----- EXTRACTED DATA -----

Source: an optimization exercise on an open RTL-to-GDS flow (aim: small area and few clock cycles). Production flows keep margins and buffers that such runs may drop. RTL that was checked went through simulation tests only; none was proved equivalent to the original. No activity file was given, so power comes from the tool's default toggle rates.

== purple ==
## gree_ir_codec
module gree_ir_codec (
    input  wire        clk,
    input  wire        rst,           
    input  wire        cmd_valid,
    output wire        cmd_ready,
    input  wire [31:0] cmd_word,
    input  wire [63:0] cmd_din,
    output wire        rsp_valid,
    output wire        rsp_illegal,
    output wire [63:0] rsp_val,
    output wire        tx_valid,
    input  wire        tx_ready,
    output wire        tx_mark,
    output wire [31:0] tx_dur,
    output wire [7:0]  rx_addr,
    input  wire [31:0] rx_data,
    input  wire [15:0] rx_len
);
clock: 6.0 ns
lec_check: 0
cap_margin: 20
core_margin: 2
core_utilization: 50
slew_margin: 20
standard.sh (not shown) runs the stock make flow with config.mk's settings and CLKGATE_MAP_FILE= SYNTH_SCRIPT=/design/flow/synth_recipe.tcl, a recipe that flattens the netlist after the stock synthesis.
==> flow/flow/run.sh <==
#!/bin/bash
# Layout flow: the standard ORFS flow with three changes.
#  1. Synthesis maps the logic with an area-oriented ABC script (flow/abc_map.script)
#     in place of ORFS's delay-oriented one; everything else in synthesis is the
#     standard script, so the registers are the standard synthesis's.
#  2. Port buffers are sky130_fd_sc_hd__buf_1 cells.
#  3. CTS uses small clock buffers and no dummy loads.
# Each step's output goes to its own log file in this folder.
set -euo pipefail
W=$(pwd)
rm -rf "$W/scripts_area"
cp -r "$FLOW_HOME/scripts" "$W/scripts_area"
cp "$W/flow/abc_map.script" "$W/scripts_area/abc_speed.script"

bash "$W/standard.sh" "SCRIPTS_DIR=$W/scripts_area" synth > "$W/log_1_synth.txt" 2>&1
bash "$W/standard.sh" \
  "BUFFER_PORTS_ARGS=-buffer_cell sky130_fd_sc_hd__buf_1" \
  "CTS_ARGS=-sink_clustering_enable -repair_clock_nets -dont_use_dummy_load -buf_list sky130_fd_sc_hd__clkbuf_8" \
  finish > "$W/log_2_layout.txt" 2>&1
==> flow/flow/abc_map.script <==
&get -n
&st
&dch
&nf -R 1000
&put
mfs2
strash
&get -n
&dch
&nf -R 1000
&put
mfs2
strash
&get -n
&dch
&nf -R 1000
&put
mfs2
strash
&get -n
&dch
&nf -R 1000
&put
mfs2
strash
&get -n
&dch
&nf -R 1000
&put
topo
stime -c
Finished, but not clean: purple, with setup timing.
## Diff of input files: blue against purple
--- a/flow/design.v
+++ b/flow/design.v
@@ -131,19 +131,19 @@
             default:
                 legal = 1'b0;
         endcase
     end
     wire busy   = enc_act | dec_act;
     wire accept = cmd_valid & cmd_ready & ~rst;
     wire go     = accept & legal;
     wire start_enc = go & ((opc == OP_ENCODE && fa >= 8'd8) || opc == OP_SEND);
     wire start_dec = go & (opc == OP_DECODE);
-    wire [3:0] cs_val = csum((opc == OP_CSUM_VD) ? cmd_din : rec);
+    wire [3:0] cs_val = csum((opc[2:0] == 3'b111) ? cmd_din : rec);
     wire [3:0] temp_code    = (rec[2:0] == 3'd0) ? 4'd9 :
                               (fa[7:4] == 4'd0) ? 4'd0 :
                               (fa[7:4] != 4'd1 || fa[3:0] == 4'd15) ? 4'd14 : fa[3:0];
     wire [1:0] fan_clamped  = (fa > 8'd3) ? 2'd3 : fa[1:0];
     wire [1:0] fan_final    = (rec[2:0] == 3'd2) ? 2'd1 : fan_clamped;
     reg [3:0] swing_pos;
     always @(*) begin
         if (fa[0]) begin
             if (fb == 8'd1 || fb == 8'd7 || fb == 8'd9 || fb == 8'd11)
@@ -182,32 +182,19 @@
     wire       c_hs   = (cnt == 8'd1);
     wire       c_mark = ~cnt[0];
     wire       c_data = cnt[0] && ((cnt >= 8'd3 && cnt <= 8'd65) || (cnt >= 8'd75 && cnt <= 8'd137));
     wire       c_zero = (cnt == 8'd67) || (cnt == 8'd71);
     wire       c_one  = (cnt == 8'd69);
     wire [6:0] m      = cnt[7:1];
     wire [1:0] u_lo   = {m[1] ~^ m[0], ~m[0]};                
     wire       u_b2   = m[2] ^ (m[1:0] == 2'd0);              
     wire       ck_nib = m[6] & (m[2:0] != 3'd0);              
-    wire [63:0] tx_tab;
-    genvar gm;
-    generate
-        for (gm = 0; gm < 64; gm = gm + 1) begin : g_tab
-            if (gm >= 1 && gm <= 32)
-                assign tx_tab[gm] = rec[gm - 1];
-            else if (gm >= 37)
-                assign tx_tab[gm] = rec[gm - 5];
-            else
-                assign tx_tab[gm] = 1'b0;
-        end
-    endgenerate
-    wire [7:0] tx_tab_hi = {3'd0, rec[63:59]};
-    wire       tx_bit    = m[6] ? tx_tab_hi[m[2:0]] : tx_tab[m[5:0]];
+    wire       tx_bit    = rec[0];
     reg [31:0] enc_dur;
     always @(*) begin
         if (c_hm)               enc_dur = T_HDR_MARK;
         else if (c_mark)        enc_dur = T_BIT_MARK;
         else if (c_hs)          enc_dur = T_HDR_SPACE;
         else if (c_data)        enc_dur = tx_bit ? T_ONE_SPACE : T_ZERO_SPACE;
         else if (c_zero)        enc_dur = T_ZERO_SPACE;
         else if (c_one)         enc_dur = T_ONE_SPACE;
         else                    enc_dur = T_GAP;
@@ -321,18 +308,20 @@
                 dec_y <= {m_one, dec_y[63:1]};
             if (cs_bit)
             begin
                 acc   <= {cs_s, acc[3:1]};
                 acc_c <= cs_co;
             end
         end
         if (rst) begin
             rec <= RESET_IMAGE;
+        end else if (enc_act && tx_ready && c_data) begin
+            rec <= {rec[0], rec[63:1]};
         end else if (go) begin
             case (opc)
                 OP_RESET:     rec <= RESET_IMAGE;
                 OP_SET_RAW:   rec <= cmd_din;
                 OP_GET_RAW, OP_FIXUP, OP_SEND:
                               rec[63:60] <= cs_val;
                 OP_SET_POWER: begin
                     rec[3]  <= fa[0];
                     rec[19] <= fa[0];
==> run notes <==
In the flow results for purple and blue, the internal power summed over all cells is larger on blue. blue vs. purple: horizontal die dimension went down, worst max-slew margin expressed relative to the limit has increased, critical path depth fell 3. Comparing blue with purple, the fraction of met3 tracks used by global routing came out essentially unchanged. Number of violations reported at the end of detailed-routing iteration 0 was lower in purple than in blue. When blue is set beside purple, its global-route wire length before repair turns out to be about 0.7% larger. Maximum fanout along the worst path delta for blue relative to purple: 3 lower. blue ended with every stage complete and zero timing, DRC or antenna violations. For the full die area, blue came in 1.3% lower than purple did. Post-synthesis compound-gate area fraction (lower): purple. Of purple and blue, the lower power belongs to purple.
No functional check of the RTL was part of any run of this note.


== the previous run ==
Another version of the RTL of gree_ir_codec (not shown whole).
Size in the first run: about 170 flip-flops, roughly 260 I/O pins, ~0.010 mm^2 of cells after synthesis.
==> flow/config.mk <==
export PLATFORM = sky130hd
export DESIGN_NAME = gree_ir_codec
export DESIGN_NICKNAME = gree_ir_codec
export VERILOG_FILES = /design/flow/design.v
export SDC_FILE = /design/flow/constraint.sdc
export NUM_CORES = 4
export LEC_CHECK = 0
export CAP_MARGIN = 20
export CORE_MARGIN = 2
export CORE_UTILIZATION = 50
export SLEW_MARGIN = 20
==> flow/constraint.sdc <==
create_clock -name core_clock -period 6.0 [get_ports {clk}]
set_input_delay 1.2000 -clock core_clock [delete_from_list [all_inputs] [get_ports {clk}]]
set_output_delay 1.2000 -clock core_clock [all_outputs]
set_load 0.01 [all_outputs]
Scripts as last shown in full above: flow/flow/run.sh, flow/flow/abc_map.script
Testbench counts of the previous run, summed over its fixed seeds: cycles 480,934.
### the previous run -> the current run
diff --git a/flow/design.v b/flow/design.v
--- a/flow/design.v
+++ b/flow/design.v
@@ -89,20 +89,21 @@
     reg [63:0] rec;
     reg [63:0] dec_y;         
     reg        enc_act;       
     reg        dec_act;       
     reg [7:0]  cnt;           
     reg [15:0] num;           
     reg        nbw;           
     reg        nnz;           
     reg        strict;
     reg [3:0]  acc;           
+    reg        acc_c;         
     reg        rsp_q;
     reg        ill_q;
     reg        sel_rec;
     reg        sel_dec;
     reg [6:0]  small_q;
     wire [7:0]  opc   = cmd_word[31:24];
     wire [7:0]  fa    = cmd_word[23:16];
     wire [7:0]  fb    = cmd_word[15:8];
     wire [7:0]  fc    = cmd_word[7:0];
     wire [15:0] imm16 = cmd_word[15:0];
@@ -180,34 +181,21 @@
     wire       c_hm   = (cnt == 8'd0);
     wire       c_hs   = (cnt == 8'd1);
     wire       c_mark = ~cnt[0];
     wire       c_data = cnt[0] && ((cnt >= 8'd3 && cnt <= 8'd65) || (cnt >= 8'd75 && cnt <= 8'd137));
     wire       c_zero = (cnt == 8'd67) || (cnt == 8'd71);
     wire       c_one  = (cnt == 8'd69);
     wire [6:0] m      = cnt[7:1];
     wire [1:0] u_lo   = {m[1] ~^ m[0], ~m[0]};                
     wire       u_b2   = m[2] ^ (m[1:0] == 2'd0);              
     wire       ck_nib = m[6] & (m[2:0] != 3'd0);              
-    wire [63:0] tx_tab;
-    genvar gm;
-    generate
-        for (gm = 0; gm < 64; gm = gm + 1) begin : g_tab
-            if (gm >= 1 && gm <= 32)
-                assign tx_tab[gm] = rec[gm - 1];
-            else if (gm >= 37)
-                assign tx_tab[gm] = rec[gm - 5];
-            else
-                assign tx_tab[gm] = 1'b0;
-        end
-    endgenerate
-    wire [7:0] tx_tab_hi = {3'd0, rec[63:59]};
-    wire       tx_bit    = m[6] ? tx_tab_hi[m[2:0]] : tx_tab[m[5:0]];
+    wire       tx_bit    = rec[0];
     reg [31:0] enc_dur;
     always @(*) begin
         if (c_hm)               enc_dur = T_HDR_MARK;
         else if (c_mark)        enc_dur = T_BIT_MARK;
         else if (c_hs)          enc_dur = T_HDR_SPACE;
         else if (c_data)        enc_dur = tx_bit ? T_ONE_SPACE : T_ZERO_SPACE;
         else if (c_zero)        enc_dur = T_ZERO_SPACE;
         else if (c_one)         enc_dur = T_ONE_SPACE;
         else                    enc_dur = T_GAP;
     end
@@ -244,49 +232,52 @@
                       (((li < 15 ? lh5[li] : 1'b0) | ~num[li]) & len_big);
     end
     wire len_ok  = (rx_len >= 16'd139) && len_big &&
                    !(strict && num != 16'd64);
     wire cs_bad  = strict && (cnt == 8'd11) && (acc != 4'd0);
     wire dec_bad = ~len_ok | ~ent_ok | cs_bad;
     wire dec_end = (cnt == 8'd139) || (cnt == 8'd1 && rx_len < 16'd140);
     wire dec_done = dec_act & (dec_bad | dec_end);
     wire dec_succ = dec_act & ~dec_bad & dec_end;
     wire       cs_bit  = c_data & ~u_b2;
-    wire [3:0] cs_add  = {3'd0, m_one ^ ck_nib} << u_lo;
+    wire       cs_b    = m_one ^ ck_nib;
+    wire       cs_ci   = acc_c & (u_lo != 2'd0);
+    wire       cs_s    = acc[0] ^ cs_b ^ cs_ci;
+    wire       cs_co   = (acc[0] & cs_b) | (acc[0] & cs_ci) | (cs_b & cs_ci);
     reg [7:0] dec_next;
     always @(*) begin
         if (cnt == 8'd137)      dec_next = 8'd11;
         else if (cnt == 8'd129) dec_next = 8'd0;
         else if (cnt == 8'd138) dec_next = 8'd1;
         else if (cnt == 8'd1)   dec_next = 8'd139;
         else if (cnt[2:0] == 3'b001) dec_next = cnt + 8'd10;
         else                    dec_next = cnt + 8'd2;
     end
     assign rx_addr = cnt;
-    assign cmd_ready   = ~busy | enc_done | dec_done;
-    assign rsp_valid   = rsp_q | enc_done | dec_done;
+    assign cmd_ready   = ~busy | enc_done;
+    assign rsp_valid   = rsp_q | enc_done;
     assign rsp_illegal = ill_q;
     wire [63:0] dec_rec;
     genvar gk;
     generate
         for (gk = 0; gk < 64; gk = gk + 1) begin : g_unscr
             assign dec_rec[gk] = dec_y[ypos(gk)];
         end
     endgenerate
     assign rsp_val = ({64{sel_rec}} & rec) | ({64{sel_dec}} & dec_rec)
-                   | {57'd0, small_q} | {63'd0, dec_succ};
+                   | {57'd0, small_q};
     always @(posedge clk) begin
-        rsp_q   <= accept & ~(start_enc | start_dec);
+        rsp_q   <= (accept & ~(start_enc | start_dec)) | (dec_done & ~rst);
         ill_q   <= accept & ~legal;
         sel_rec <= go & (opc == OP_GET_RAW);
         sel_dec <= go & (opc == OP_GET_DEC);
-        small_q   <= go ? small_d : 7'd0;
+        small_q   <= go ? small_d : {6'd0, dec_succ};
         if (rst) begin
             enc_act <= 1'b0;
             dec_act <= 1'b0;
         end else begin
             if (enc_done) enc_act <= 1'b0;
             if (dec_done) dec_act <= 1'b0;
             if (start_enc) enc_act <= 1'b1;
             if (start_dec) dec_act <= 1'b1;
         end
         if (start_enc | start_dec) begin
@@ -309,24 +300,29 @@
                     nnz <= 1'b0;
                 end else begin
                     cnt <= cnt + 8'd1;
                 end
             end
         end else if (dec_act) begin
             cnt <= dec_next;
             if (c_data)
                 dec_y <= {m_one, dec_y[63:1]};
             if (cs_bit)
-                acc <= acc + cs_add;
+            begin
+                acc   <= {cs_s, acc[3:1]};
+                acc_c <= cs_co;
+            end
         end
         if (rst) begin
             rec <= RESET_IMAGE;
+        end else if (enc_act && tx_ready && c_data) begin
+            rec <= {rec[0], rec[63:1]};
         end else if (go) begin
             case (opc)
                 OP_RESET:     rec <= RESET_IMAGE;
                 OP_SET_RAW:   rec <= cmd_din;
                 OP_GET_RAW, OP_FIXUP, OP_SEND:
                               rec[63:60] <= cs_val;
                 OP_SET_POWER: begin
                     rec[3]  <= fa[0];
                     rec[19] <= fa[0];
                 end
Notes after the runs:
The current run reached the end of the flow, and the finished layout is clean on the timing, design-rule and antenna checks. Summary of the current run over the previous run: unique cell type count in the Yosys netlist went down 3.5%, max-slew headroom at the worst pin fell by 4.3 points. Against the previous run as the reference, the current run delivers a lower switching share of total power. Side by side, number of synthesized flops with an enable pin turned out higher in the current run than in the previous run. The die area of the current run falls short of that of the previous run by 410 um^2. Re number of nets with antenna violations after detailed routing: no difference whatsoever between the current run and the previous run. Between the previous run and the current run, the flow reports total area of multi-input combinational cells decreasing by a few percent. Taking the previous run as the reference, in the current run total power neither gained nor lost much; core utilization higher.
Testbench counts of the current run, summed over its fixed seeds: cycles 482,311.

port drivers added, routing unchanged:
How much do the figures lean on ideal ports? The routed layouts below were timed once more, with nothing changed but the port constraints. Step 1 sets driving cells, clkbuf_16 on the clock port and buf_2 on the other inputs (assumed; they add their load-dependent delay and slew). Step 2, shift: input delay + t, output delay - t, t = (earliest + latest rising clock arrival at the registers) / 2. This alone moves slack from input paths to output paths. Three values: ideal ports, drivers, drivers and shift; two values: the first two.
| run | shift t [ns] | setup slack, ns | hold slack, ns | worst setup path after step 2 | worst slew at a driven data input, ns |
|---|---|---|---|---|---|
| purple | 0.493 | -0.041 / -0.041 / -0.534 | 0.448 / 0.448 / 0.448 | input to register | 0.07 |
| blue | 0.491 | 0.319 / 0.334 / -0.157 | 0.438 / 0.438 / 0.438 | input to register | 0.08 |
| the previous run | 0.494 | 0.308 / 0.337 / -0.157 | 0.429 / 0.429 / 0.429 | input to register | 0.08 |
| the current run | 0.495 | 0.282 / 0.302 / -0.193 | 0.427 / 0.427 / 0.427 | input to register | 0.06 |
Met with ideal ports but missed after step 2: setup timing in blue, the previous run and the current run. The setup slack of purple, which loses most, moves by 0.000 ns with the drivers and by -0.493 ns with both steps.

-----

DIRECTIONS FOR THIS TASK =
Restate word for word the entries above from the line with "if (start_enc) enc_act <= 1'b1;" through the line with "Notes after the", inclusive, leaving out everything else.

WRITTEN REPLY =
             if (start_enc) enc_act <= 1'b1;
             if (start_dec) dec_act <= 1'b1;
         end
         if (start_enc | start_dec) begin
@@ -309,24 +300,29 @@
                     nnz <= 1'b0;
                 end else begin
                     cnt <= cnt + 8'd1;
                 end
             end
         end else if (dec_act) begin
             cnt <= dec_next;
             if (c_data)
                 dec_y <= {m_one, dec_y[63:1]};
             if (cs_bit)
-                acc <= acc + cs_add;
+            begin
+                acc   <= {cs_s, acc[3:1]};
+                acc_c <= cs_co;
+            end
         end
         if (rst) begin
             rec <= RESET_IMAGE;
+        end else if (enc_act && tx_ready && c_data) begin
+            rec <= {rec[0], rec[63:1]};
         end else if (go) begin
             case (opc)
                 OP_RESET:     rec <= RESET_IMAGE;
                 OP_SET_RAW:   rec <= cmd_din;
                 OP_GET_RAW, OP_FIXUP, OP_SEND:
                               rec[63:60] <= cs_val;
                 OP_SET_POWER: begin
                     rec[3]  <= fa[0];
                     rec[19] <= fa[0];
                 end
Notes after the runs:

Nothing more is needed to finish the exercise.